**Your objective:**
Look through the lines below, find those with the word "cells", and copy them.

··· Input data ···

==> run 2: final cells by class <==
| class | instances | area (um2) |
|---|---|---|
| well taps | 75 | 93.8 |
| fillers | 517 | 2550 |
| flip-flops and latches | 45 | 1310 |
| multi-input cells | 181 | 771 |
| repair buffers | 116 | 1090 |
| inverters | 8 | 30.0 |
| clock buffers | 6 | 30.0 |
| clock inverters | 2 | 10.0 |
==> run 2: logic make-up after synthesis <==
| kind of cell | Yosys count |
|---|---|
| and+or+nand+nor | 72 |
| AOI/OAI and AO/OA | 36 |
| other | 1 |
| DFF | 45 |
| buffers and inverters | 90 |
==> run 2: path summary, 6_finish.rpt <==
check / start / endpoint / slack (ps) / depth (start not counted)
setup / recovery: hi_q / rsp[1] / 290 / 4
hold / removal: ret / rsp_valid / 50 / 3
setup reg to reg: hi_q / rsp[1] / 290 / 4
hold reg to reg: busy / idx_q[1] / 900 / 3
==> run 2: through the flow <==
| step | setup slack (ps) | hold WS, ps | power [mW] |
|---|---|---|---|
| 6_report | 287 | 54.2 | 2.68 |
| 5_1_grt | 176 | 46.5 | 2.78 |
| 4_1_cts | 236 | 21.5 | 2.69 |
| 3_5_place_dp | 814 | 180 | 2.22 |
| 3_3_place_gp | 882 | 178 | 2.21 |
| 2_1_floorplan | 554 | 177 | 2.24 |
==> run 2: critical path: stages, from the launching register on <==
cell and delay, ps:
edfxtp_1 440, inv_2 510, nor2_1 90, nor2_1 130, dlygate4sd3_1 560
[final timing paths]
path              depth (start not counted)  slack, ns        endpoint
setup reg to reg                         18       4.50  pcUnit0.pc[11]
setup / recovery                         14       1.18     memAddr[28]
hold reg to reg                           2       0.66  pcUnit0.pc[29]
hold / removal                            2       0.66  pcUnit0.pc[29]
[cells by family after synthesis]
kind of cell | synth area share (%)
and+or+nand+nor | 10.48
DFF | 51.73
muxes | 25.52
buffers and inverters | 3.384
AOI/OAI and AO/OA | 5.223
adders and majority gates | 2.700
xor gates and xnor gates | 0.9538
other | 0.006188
--- src/verilog/adpcm_pkg.sv ---
/* shared types, register map and decode tables for the ADPCM-A playback core.
   register data is 8 bits wide and at most MAX_CH channels are supported */
`default_nettype none

package adpcm_pkg;

    localparam int MAX_CH = 6;               // also width of the key mask

    // register map, 6-bit word addresses
    localparam logic [5:0] REG_KEY       = 6'd0;  // write only
    localparam logic [5:0] REG_STATUS    = 6'd1;  // end flags, write 1 to clear
    localparam logic [5:0] REG_CH_BASE   = 6'd8;
    localparam logic [5:0] REG_CH_STRIDE = 6'd4;
    localparam logic [5:0] REG_OFF_START = 6'd0;
    localparam logic [5:0] REG_OFF_END   = 6'd1;
    localparam logic [5:0] REG_OFF_CTRL  = 6'd2;

    typedef struct packed {
        logic       pan_l;
        logic       pan_r;
        logic [2:0] rsvd;
        logic [2:0] atten;                   // plain right shift, 0..7
    } ch_ctrl_t;

    typedef struct packed {
        logic              key_off;          // 0 = key-on, 1 = key-off
        logic              rsvd;
        logic [MAX_CH-1:0] ch_mask;
    } key_cmd_t;

    // one write data byte, meaning depends on the address
    typedef union packed {
        ch_ctrl_t ctrl;
        key_cmd_t key;
    } reg_word_u;

    typedef struct packed {
        logic [7:0] start_blk;               // 256-byte ROM blocks
        logic [7:0] end_blk;                 // inclusive
        ch_ctrl_t   ctrl;
    } ch_cfg_t;

    typedef struct packed {
        logic       valid;
        logic       first;                   // decoder restarts from zero
        logic [3:0] code;
    } nibble_t;

    typedef struct packed {
        logic signed [15:0] left;
        logic signed [15:0] right;
    } ch_out_t;

    localparam logic [11:0] step_table [49] = '{
        12'd16,   12'd17,   12'd19,   12'd21,   12'd23,   12'd25,   12'd28,
        12'd31,   12'd34,   12'd37,   12'd41,   12'd45,   12'd50,   12'd55,
        12'd60,   12'd66,   12'd73,   12'd80,   12'd88,   12'd97,   12'd107,
        12'd118,  12'd130,  12'd143,  12'd157,  12'd173,  12'd190,  12'd209,
        12'd230,  12'd253,  12'd279,  12'd307,  12'd337,  12'd371,  12'd408,
        12'd449,  12'd494,  12'd544,  12'd598,  12'd658,  12'd724,  12'd796,
        12'd876,  12'd963,  12'd1060, 12'd1166, 12'd1282, 12'd1411, 12'd1552
    };

    // index step per magnitude; +8 needs the fifth bit
    localparam logic signed [4:0] index_adj [8] = '{
        -5'sd1, -5'sd1, -5'sd1, -5'sd1, 5'sd2, 5'sd4, 5'sd6, 5'sd8
    };

endpackage

`default_nettype wire

--- src/verilog/adpcm_regs.sv ---
/* Wishbone classic slave without stall or error; ack one cycle after strobe.
   only the status register reads back, every other address reads zero */
`timescale 1ns/1ps
`default_nettype none

module adpcm_regs import adpcm_pkg::*; #(
    parameter int NUM_CH = 4
) (
    input  wire logic                   clk,
    input  wire logic                   rst_n,
    input  wire logic                   wb_cyc,
    input  wire logic                   wb_stb,
    input  wire logic                   wb_we,
    input  wire logic [5:0]             wb_adr,
    input  wire logic [7:0]             wb_dat_w,
    output logic      [7:0]             wb_dat_r,
    output logic                        wb_ack,
    output ch_cfg_t   [NUM_CH-1:0]      cfg,
    output logic      [NUM_CH-1:0]      key_on,
    output logic      [NUM_CH-1:0]      key_off,
    input  wire logic [NUM_CH-1:0]      end_hit
);

    logic              acc;                 // first cycle of an access
    logic              wr;
    logic              rd;
    logic              in_ch;
    logic [5:0]        ch_off;
    logic [5:0]        ch_sel;
    logic [5:0]        reg_off;
    logic [NUM_CH-1:0] end_flags;          // sticky
    logic [NUM_CH-1:0] clr;
    reg_word_u         wd;

    assign acc = wb_cyc & wb_stb & ~wb_ack;  // ~ack keeps back-to-back apart
    assign wr  = acc & wb_we;
    assign rd  = acc & ~wb_we;
    assign wd  = wb_dat_w;

    // channel window decode
    assign in_ch   = wb_adr >= REG_CH_BASE;
    assign ch_off  = wb_adr - REG_CH_BASE;
    assign ch_sel  = ch_off / REG_CH_STRIDE;
    assign reg_off = ch_off % REG_CH_STRIDE;

    assign clr = (wr && wb_adr == REG_STATUS) ? wb_dat_w[NUM_CH-1:0] : '0;

    always_ff @(posedge clk or negedge rst_n) begin
        if (!rst_n) begin
            wb_ack    <= 1'b0;
            wb_dat_r  <= '0;
            key_on    <= '0;
            key_off   <= '0;
            end_flags <= '0;
            cfg       <= '0;
        end else begin
            wb_ack   <= acc;
            wb_dat_r <= (rd && wb_adr == REG_STATUS) ? 8'(end_flags) : 8'h00;

            // key command gives one-cycle pulses per masked channel
            key_on  <= '0;
            key_off <= '0;
            if (wr && wb_adr == REG_KEY) begin
                if (wd.key.key_off) key_off <= wd.key.ch_mask[NUM_CH-1:0];
                else                key_on  <= wd.key.ch_mask[NUM_CH-1:0];
            end

            end_flags <= (end_flags & ~clr) | end_hit;  // new hit beats clear

            for (int i = 0; i < NUM_CH; i++) begin
                if (wr && in_ch && ch_sel == 6'(i)) begin
                    case (reg_off)
                        REG_OFF_START: cfg[i].start_blk <= wb_dat_w;
                        REG_OFF_END:   cfg[i].end_blk   <= wb_dat_w;
                        REG_OFF_CTRL:  cfg[i].ctrl      <= wd.ctrl;
                        default: ;                      // hole in the map
                    endcase
                end
            end
        end
    end

    // host keeps the strobe up until the ack
    a_host_holds: assert property (@(posedge clk) disable iff (!rst_n)
        (wb_cyc && wb_stb && !wb_ack) |=> (wb_cyc && wb_stb));

    // key pulses never last two cycles
    a_key_pulse: assert property (@(posedge clk) disable iff (!rst_n)
        |(key_on | key_off) |=> !(|(key_on | key_off)));

endmodule

`default_nettype wire

--- src/verilog/adpcm_fetch.sv ---
/* ROM has fixed one-cycle read latency; frame is 2*NUM_CH cycles.
   end_blk below start_blk wraps through the whole 64 KiB ROM */
`timescale 1ns/1ps
`default_nettype none

module adpcm_fetch import adpcm_pkg::*; #(
    parameter int NUM_CH = 4
) (
    input  wire logic                   clk,
    input  wire logic                   rst_n,
    input  wire ch_cfg_t [NUM_CH-1:0]   cfg,
    input  wire logic    [NUM_CH-1:0]   key_on,
    input  wire logic    [NUM_CH-1:0]   key_off,
    output logic         [15:0]         rom_addr,
    output logic                        rom_rd,
    input  wire logic    [7:0]          rom_data,
    output nibble_t      [NUM_CH-1:0]   nib,
    output logic                        frame_end,
    output logic         [NUM_CH-1:0]   end_hit
);

    localparam int CHW = $clog2(MAX_CH);

    logic [CHW-1:0]    cur_ch;
    logic              phase;              // 0 = rom read, 1 = nibble out
    logic [NUM_CH-1:0] slot_sel;
    logic [NUM_CH-1:0] active;
    logic [NUM_CH-1:0] first_q;            // next nibble restarts decoder
    logic [NUM_CH-1:0] pend_on;            // key-on waiting for frame start
    logic [NUM_CH-1:0] nib_valid;
    logic [16:0]       addr_q [NUM_CH];    // nibble address with bit 0 for the low nibble
    logic [NUM_CH-1:0] last_nib;
    logic [NUM_CH-1:0] load;

    always_comb begin
        for (int i = 0; i < NUM_CH; i++) begin
            slot_sel[i] = cur_ch == CHW'(i);
            last_nib[i] = addr_q[i][0] && addr_q[i][16:1] == {cfg[i].end_blk, 8'hff};
            load[i]     = frame_end && (pend_on[i] || key_on[i]);
        end
    end

    assign frame_end = phase && cur_ch == CHW'(NUM_CH - 1);
    assign rom_rd    = ~phase && |(slot_sel & active);

    always_comb begin
        rom_addr = '0;
        for (int i = 0; i < NUM_CH; i++)
            if (slot_sel[i]) rom_addr = addr_q[i][16:1];
    end

    // nibble hand-off; an idle channel gets a clear so its output drops to zero
    always_comb begin
        for (int i = 0; i < NUM_CH; i++) begin
            nib[i] = '0;
            if (slot_sel[i] && phase) begin
                nib[i].valid = active[i];
                nib[i].first = first_q[i] | ~active[i];
                if (active[i])
                    nib[i].code = addr_q[i][0] ? rom_data[3:0] : rom_data[7:4];
            end
            nib_valid[i] = nib[i].valid;
        end
    end

    // slot sequencer
    always_ff @(posedge clk or negedge rst_n) begin
        if (!rst_n) begin
            cur_ch <= '0;
            phase  <= 1'b0;
        end else if (phase) begin
            phase  <= 1'b0;
            cur_ch <= frame_end ? '0 : cur_ch + 1'b1;
        end else begin
            phase <= 1'b1;
        end
    end

    always_ff @(posedge clk or negedge rst_n) begin
        if (!rst_n) begin
            active  <= '0;
            first_q <= '0;
            pend_on <= '0;
            end_hit <= '0;
        end else begin
            end_hit <= '0;
            for (int i = 0; i < NUM_CH; i++) begin
                if (nib_valid[i]) begin
                    first_q[i] <= 1'b0;
                    if (last_nib[i]) begin      // past end of block
                        active[i]  <= 1'b0;
                        end_hit[i] <= 1'b1;
                    end
                end
                if (load[i]) begin
                    active[i]  <= 1'b1;
                    first_q[i] <= 1'b1;
                    pend_on[i] <= 1'b0;
                end else if (key_on[i]) begin
                    pend_on[i] <= 1'b1;
                end
                if (key_off[i]) begin           // stop at once
                    active[i]  <= 1'b0;
                    pend_on[i] <= 1'b0;
                end
            end
        end
    end

    always_ff @(posedge clk) begin
        for (int i = 0; i < NUM_CH; i++) begin
            if (load[i])
                addr_q[i] <= {cfg[i].start_blk, 9'd0};  // high nibble of block start
            else if (nib_valid[i] && !last_nib[i])
                addr_q[i] <= addr_q[i] + 17'd1;
        end
    end

    // a nibble only goes out on data that the rom was asked for
    a_nib_after_read: assert property (@(posedge clk) disable iff (!rst_n)
        |nib_valid |-> $past(rom_rd));

endmodule

`default_nettype wire

--- src/verilog/adpcm_channel.sv ---
/* one ADPCM-A decoder, 12-bit accumulator widened to 16 bits.
   output is held between nibbles; cfg changes apply at the next nibble */
`timescale 1ns/1ps
`default_nettype none

module adpcm_channel import adpcm_pkg::*; (
    input  wire logic    clk,
    input  wire logic    rst_n,
    input  wire ch_cfg_t cfg,
    input  wire nibble_t nib,
    output ch_out_t      out
);

    logic signed [11:0] acc;
    logic        [5:0]  idx;               // 0..48
    logic signed [11:0] base_acc;
    logic        [5:0]  base_idx;
    logic        [2:0]  mag;
    logic        [11:0] step;
    logic        [15:0] prod;
    logic        [11:0] delta;
    logic signed [13:0] sum;
    logic signed [7:0]  idx_sum;
    logic signed [11:0] acc_next;
    logic        [5:0]  idx_next;
    logic signed [15:0] wide;
    logic signed [15:0] scaled;
    logic               upd;

    // a first nibble decodes from a cleared state
    assign base_acc = nib.first ? 12'sd0 : acc;
    assign base_idx = nib.first ? 6'd0 : idx;
    assign mag      = nib.code[2:0];
    assign step     = step_table[base_idx];

    // step * (2m+1) / 8
    assign prod  = 16'(step) * 16'({mag, 1'b1});
    assign delta = 12'(prod >> 3);

    assign sum = nib.code[3] ? 14'(base_acc) - $signed({2'b00, delta})
                             : 14'(base_acc) + $signed({2'b00, delta});

    assign idx_sum = $signed({2'b00, base_idx}) + 8'(index_adj[mag]);

    always_comb begin
        acc_next = acc;
        idx_next = idx;
        if (nib.valid) begin
            if (sum > 14'sd2047)        acc_next = 12'sd2047;   // clip high
            else if (sum < -14'sd2048)  acc_next = -12'sd2048;  // clip low
            else                        acc_next = sum[11:0];
            if (idx_sum < 8'sd0)        idx_next = 6'd0;
            else if (idx_sum > 8'sd48)  idx_next = 6'd48;
            else                        idx_next = idx_sum[5:0];
        end else if (nib.first) begin   // clear without a decode
            acc_next = 12'sd0;
            idx_next = 6'd0;
        end
    end

    assign upd = nib.valid | nib.first;

    // gain and pan
    assign wide   = $signed({acc_next, 4'h0});
    assign scaled = wide >>> cfg.ctrl.atten;

    always_ff @(posedge clk or negedge rst_n) begin
        if (!rst_n) begin
            acc <= '0;
            idx <= '0;
            out <= '0;
        end else if (upd) begin
            acc       <= acc_next;
            idx       <= idx_next;
            out.left  <= cfg.ctrl.pan_l ? scaled : 16'sd0;
            out.right <= cfg.ctrl.pan_r ? scaled : 16'sd0;
        end
    end

endmodule

`default_nettype wire

--- src/verilog/adpcm_mixer.sv ---
/* stereo mix of all channels, saturated to 16 bits.
   one sample per frame; the last slot's nibble lands in the next frame */
`timescale 1ns/1ps
`default_nettype none

module adpcm_mixer import adpcm_pkg::*; #(
    parameter int NUM_CH = 4
) (
    input  wire logic                     clk,
    input  wire logic                     rst_n,
    input  wire ch_out_t [NUM_CH-1:0]     ch,
    input  wire logic                     frame_end,
    output logic signed  [15:0]           sample_l,
    output logic signed  [15:0]           sample_r,
    output logic                          sample_valid
);

    localparam int SW = 17 + $clog2(NUM_CH);   // headroom for the sum

    localparam logic signed [SW-1:0] POS_LIM = 32767;
    localparam logic signed [SW-1:0] NEG_LIM = -32768;

    logic signed [SW-1:0] sum_l;
    logic signed [SW-1:0] sum_r;

    function automatic logic signed [15:0] sat16(input logic signed [SW-1:0] v);
        if (v > POS_LIM) return 16'sh7fff;
        if (v < NEG_LIM) return -16'sh8000;
        return v[15:0];
    endfunction

    always_comb begin
        sum_l = '0;
        sum_r = '0;
        for (int i = 0; i < NUM_CH; i++) begin
            sum_l = sum_l + SW'(ch[i].left);   // sign extended
            sum_r = sum_r + SW'(ch[i].right);
        end
    end

    always_ff @(posedge clk or negedge rst_n) begin
        if (!rst_n) begin
            sample_l     <= '0;
            sample_r     <= '0;
            sample_valid <= 1'b0;
        end else begin
            sample_valid <= frame_end;
            if (frame_end) begin
                sample_l <= sat16(sum_l);
                sample_r <= sat16(sum_r);
            end
        end
    end

    a_valid_single: assert property (@(posedge clk) disable iff (!rst_n)
        sample_valid |=> !sample_valid);

endmodule

`default_nettype wire

--- src/verilog/adpcm_top.sv ---
/* ADPCM-A playback top, NUM_CH from 1 to MAX_CH.
   ROM must return data one cycle after rom_rd; host must hold until ack */
`timescale 1ns/1ps
`default_nettype none

module adpcm_top import adpcm_pkg::*; #(
    parameter int NUM_CH = 4
) (
    input  wire logic         clk,
    input  wire logic         rst_n,
    input  wire logic         wb_cyc,
    input  wire logic         wb_stb,
    input  wire logic         wb_we,
    input  wire logic [5:0]   wb_adr,
    input  wire logic [7:0]   wb_dat_w,
    output logic      [7:0]   wb_dat_r,
    output logic              wb_ack,
    output logic      [15:0]  rom_addr,
    output logic              rom_rd,
    input  wire logic [7:0]   rom_data,
    output logic signed [15:0] sample_l,
    output logic signed [15:0] sample_r,
    output logic              sample_valid
);

    ch_cfg_t [NUM_CH-1:0] cfg;
    logic    [NUM_CH-1:0] key_on;
    logic    [NUM_CH-1:0] key_off;
    logic    [NUM_CH-1:0] end_hit;
    nibble_t [NUM_CH-1:0] nib;
    ch_out_t [NUM_CH-1:0] ch_out;
    logic                 frame_end;

    adpcm_regs #(.NUM_CH(NUM_CH)) u_regs (
        .clk      (clk),
        .rst_n    (rst_n),
        .wb_cyc   (wb_cyc),
        .wb_stb   (wb_stb),
        .wb_we    (wb_we),
        .wb_adr   (wb_adr),
        .wb_dat_w (wb_dat_w),
        .wb_dat_r (wb_dat_r),
        .wb_ack   (wb_ack),
        .cfg      (cfg),
        .key_on   (key_on),
        .key_off  (key_off),
        .end_hit  (end_hit)
    );

    adpcm_fetch #(.NUM_CH(NUM_CH)) u_fetch (
        .clk       (clk),
        .rst_n     (rst_n),
        .cfg       (cfg),
        .key_on    (key_on),
        .key_off   (key_off),
        .rom_addr  (rom_addr),
        .rom_rd    (rom_rd),
        .rom_data  (rom_data),
        .nib       (nib),
        .frame_end (frame_end),
        .end_hit   (end_hit)
    );

    // one decoder per channel
    for (genvar i = 0; i < NUM_CH; i++) begin : g_ch
        adpcm_channel u_ch (
            .clk   (clk),
            .rst_n (rst_n),
            .cfg   (cfg[i]),
            .nib   (nib[i]),
            .out   (ch_out[i])
        );
    end

    adpcm_mixer #(.NUM_CH(NUM_CH)) u_mixer (
        .clk          (clk),
        .rst_n        (rst_n),
        .ch           (ch_out),
        .frame_end    (frame_end),
        .sample_l     (sample_l),
        .sample_r     (sample_r),
        .sample_valid (sample_valid)
    );

endmodule

`default_nettype wire

--- config.mk ---
export PLATFORM = sky130hd
export DESIGN_NAME = adpcm_top
export DESIGN_NICKNAME = d
export VERILOG_FILES = /design/src/verilog/adpcm_pkg.sv /design/src/verilog/adpcm_regs.sv /design/src/verilog/adpcm_fetch.sv /design/src/verilog/adpcm_channel.sv /design/src/verilog/adpcm_mixer.sv /design/src/verilog/adpcm_top.sv
export SDC_FILE = /design/constraint.sdc
export NUM_CORES = 2
export LEC_CHECK = 0
export BUFFER_PORTS_ARGS = -buffer_cell sky130_fd_sc_hd__buf_2
export CAP_MARGIN = 20
export CORE_MARGIN = 2
export CORE_UTILIZATION = 38
export DETAILED_ROUTE_END_ITERATION = 10
export GPL_TIMING_DRIVEN = 0
export PLACE_DENSITY = 0.58
export SYNTH_ARGS = -nofsm -noshare
export SYNTH_HDL_FRONTEND = slang
export SYNTH_HIERARCHICAL = 1
export SYNTH_SLANG_ARGS = --single-unit
--- constraint.sdc ---
create_clock -name clk -period 23.6 [get_ports clk]
set_input_delay 3.54 -clock clk [delete_from_list [all_inputs] [get_ports clk]]
set_output_delay 3.54 -clock clk [all_outputs]
set_load 0.03 [all_outputs]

···

**Exercise response:**
==> run 2: final cells by class <==
| multi-input cells | 181 | 771 |
[cells by family after synthesis]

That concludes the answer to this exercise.